• Am. J. Epidemiol. · Nov 2009

    Using a longitudinal model to estimate the effect of methicillin-resistant Staphylococcus aureus infection on length of stay in an intensive care unit.

    • Adrian G Barnett, Rahul Batra, Nicholas Graves, Jonathan Edgeworth, Julie Robotham, and Ben Cooper.
    • School of Public Health and Institute of Health and Biomedical Innovation, Queensland University of Technology, Kelvin Grove, Queensland, Australia.
    • Am. J. Epidemiol. 2009 Nov 1; 170 (9): 1186-94.

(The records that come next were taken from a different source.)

What follows belongs to an exercise in optimizing a design on an open flow for small area; a production flow would make more cautious choices. Only simulation tests tie the RTL to the original design; equivalence was not proved. The clock port is modelled as an ideal driver; clocking choices that lean on that would not hold on a real chip.

the reference run:
// slv_reg
module slv_reg(
        input [31:0] reg0,   
        input [31:0] reg1,
        input [31:0] reg2,
        input [31:0] reg3,
        input [31:0] reg4,
        input [31:0] reg5,
        input [31:0] reg6,
        input [31:0] reg7,
        input [31:0] reg8,
        input [31:0] reg9,
        input [31:0] reg10,
        input sysclk,
        output tcclk_out,
        output sout
    );
For scale: about 320 cells after synthesis, ~84 flip-flops, roughly 360 I/O pins, about 3900 um2 of cells after synthesis.
export LEC_CHECK = 0
export CAP_MARGIN = 20
export CORE_MARGIN = 2
export CORE_UTILIZATION = 30
export SLEW_MARGIN = 20
create_clock -name core_clock -period 10.0 [get_ports {sysclk}]
standard.sh (not shown) runs the stock make flow with config.mk's settings and CLKGATE_MAP_FILE= SYNTH_SCRIPT=/design/flow/synth_recipe.tcl, a recipe that flattens the netlist after the stock synthesis.
==> flow/flow/run.sh <==
#!/bin/bash
# The standard ORFS layout (standard.sh) with these changes:
#  * synthesis maps logic with an area-oriented abc script (flow/synth.tcl);
#  * the port buffers use the smallest buffer cell, buf_1;
#  * no adder extraction in synthesis (ADDER_MAP_FILE empty).
# The full output of the flow goes to flow.log in the work folder.
set -euo pipefail
export FLOW_WORK=$PWD
export FLOW_ABC_SCRIPT=$PWD/flow/area.abc
export BUFFER_PORTS_ARGS="-buffer_cell sky130_fd_sc_hd__buf_1"
export POST_CTS_TCL=$PWD/flow/post_cts.tcl
export CTS_ARGS="-sink_clustering_enable -repair_clock_nets -dont_use_dummy_load -buf_list {sky130_fd_sc_hd__clkbuf_4}"
bash standard.sh SYNTH_SCRIPT=$PWD/flow/synth.tcl ADDER_MAP_FILE= finish > flow.log 2>&1
==> flow/flow/area.abc <==
&get -n
&st
&nf -R 1000
&put
==> flow/flow/post_cts.tcl <==
set clk [lindex [all_clocks] 0]
set was_prop [get_property $clk is_propagated]
set_propagated_clock [all_clocks]
estimate_parasitics -placement
set n 0
foreach inst [get_cells *] {
  if { [get_property $inst ref_name] != "sky130_fd_sc_hd__clkbuf_4" } { continue }
  set net [get_nets -of_objects [get_pins -of_objects $inst -filter "direction==output"]]
  set worst 0
  foreach p [get_pins -of_objects $net -filter "direction==input"] {
    foreach prop {slew_max_rise slew_max_fall} {
      set v [get_property $p $prop]
      if { $v > $worst } { set worst $v }
    }
  }
  puts "post_cts: [get_full_name $inst] sink slew [format %.4f $worst]"
  if { $worst > 0.122 } {
    replace_cell $inst sky130_fd_sc_hd__clkbuf_8
    incr n
  }
}
puts "post_cts: upsized $n clock buffers to clkbuf_8"
if { !$was_prop } { unset_propagated_clock [all_clocks] }
detailed_placement
check_placement
estimate_parasitics -placement
==> flow/flow/synth.tcl <==
# The standard flow's synthesis (synth_recipe.tcl, unchanged) with one difference: abc maps
# the logic with flow/area.abc (structural hashing and area-oriented &nf
# mapping) instead of ORFS's delay-oriented script. Registers are mapped by
# dfflibmap before abc, exactly as in the standard synthesis.
proc abc {args} {
  set i [lsearch $args -script]
  if { $i >= 0 } {
    set args [lreplace $args [expr {$i + 1}] [expr {$i + 1}] $::env(FLOW_ABC_SCRIPT)]
  }
  yosys abc {*}$args
}
source $::env(FLOW_WORK)/synth_recipe.tcl
Relative to the reference run, the following input files were edited for the trial run:
# the reference run
export LEC_CHECK = 0
export CAP_MARGIN = 20
export CORE_MARGIN = 2
export CORE_UTILIZATION = 30
export SLEW_MARGIN = 20
create_clock -name core_clock -period 10.0 [get_ports {sysclk}]
# the trial run
export LEC_CHECK = 0
export CAP_MARGIN = 0
export CORE_MARGIN = 2
export CORE_UTILIZATION = 30
export SLEW_MARGIN = 0
create_clock -name core_clock -period 10.0 [get_ports {sysclk}]
-- flow/flow/run.sh --
<<< the reference run, line 5
>>> the trial run, line 5
#  * CTS uses small clock buffers and no dummy loads;
<<< the reference run, line 11
export POST_CTS_TCL=$PWD/flow/post_cts.tcl
export CTS_ARGS="-sink_clustering_enable -repair_clock_nets -dont_use_dummy_load -buf_list {sky130_fd_sc_hd__clkbuf_4}"
>>> the trial run, line 12
export CTS_ARGS="-sink_clustering_enable -repair_clock_nets -dont_use_dummy_load -buf_list {sky130_fd_sc_hd__clkbuf_2 sky130_fd_sc_hd__clkbuf_4 sky130_fd_sc_hd__clkbuf_8}"
removed: flow/flow/post_cts.tcl
[summary]
- The trial run ends up with a growth of design area from synthesis to finish that is 0.91 points higher than in the reference run.
- Register-to-register slack: the trial run worse than the reference run
- The reference run reports its highest-delay cell along the critical path as nor3_2 while the trial run reports clkinv_1.
- Going from the reference run to the trial run, clock latency reported for the late side of the worst-skew pair decreased by 0.09 ns relative to the old numbers; total number of cells along the worst setup path decreased by 1 relative to the old numbers.

separate check: timing with driven ports:
No port has a modelled driver above. Below, the same layouts with a new extraction and two added sets of constraints. Step 1 (the two cells are an assumption about what drives the block):
set clk [get_ports {sysclk}]
set_driving_cell -lib_cell sky130_fd_sc_hd__clkbuf_16 $clk
set_driving_cell -lib_cell sky130_fd_sc_hd__buf_2 [delete_from_list [all_inputs] $clk]
Step 2 also shifts input and output timing later by t, the mid clock arrival at the registers, as if the neighbouring blocks saw the same clock. a / b / c = ideal ports / drivers / drivers and shift; a / b = the first two.
run	t, ns	setup slack, ns	worst setup path after step 2	worst register clock-pin slew, ns	worst slew at a driven data input, ns
the reference run	0.449	5.052 / 5.061 / 4.612	input to register	0.12 / 0.12	0.12
the trial run	0.370	4.565 / 4.576 / 4.206	input to register	0.08 / 0.08	0.12
After both steps every run listed still meets setup and hold. For the reference run, which loses most, drivers alone change the setup slack by +0.009 ns; drivers and shift together by -0.440 ns.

    AbstractHealth-care-associated methicillin-resistant Staphylococcus aureus (MRSA) infection may cause increased hospital stay, or sometimes death. Quantifying this effect is complicated because the exposure is time dependent: infection may prolong hospital stay, while longer stays increase infection risk. In this paper, the authors overcome these problems by using a multinomial longitudinal model to estimate the daily probability of death and discharge. They then extend the basic model to estimate how the effect of MRSA infection varies over time and to quantify number of excess days in the intensive care unit due to infection. They found that infection decreased the relative risk of discharge (relative risk ratio = 0.68, 95% credible interval: 0.54, 0.82). Infection on the first day of admission resulted in a mean extra stay of 0.3 days (95% credible interval: 0.1, 0.5) for a patient with an Acute Physiology and Chronic Health Evaluation II score of 10 and 1.2 days (95% credible interval: 0.5, 2.0) for a patient with a score of 30. The decrease in the relative risk of discharge remained fairly constant with day of MRSA infection but was slightly stronger closer to the start of infection. Results confirm the importance of MRSA infection in increasing stay in an intensive care unit but suggest that previous work may have systematically overestimated the effect size.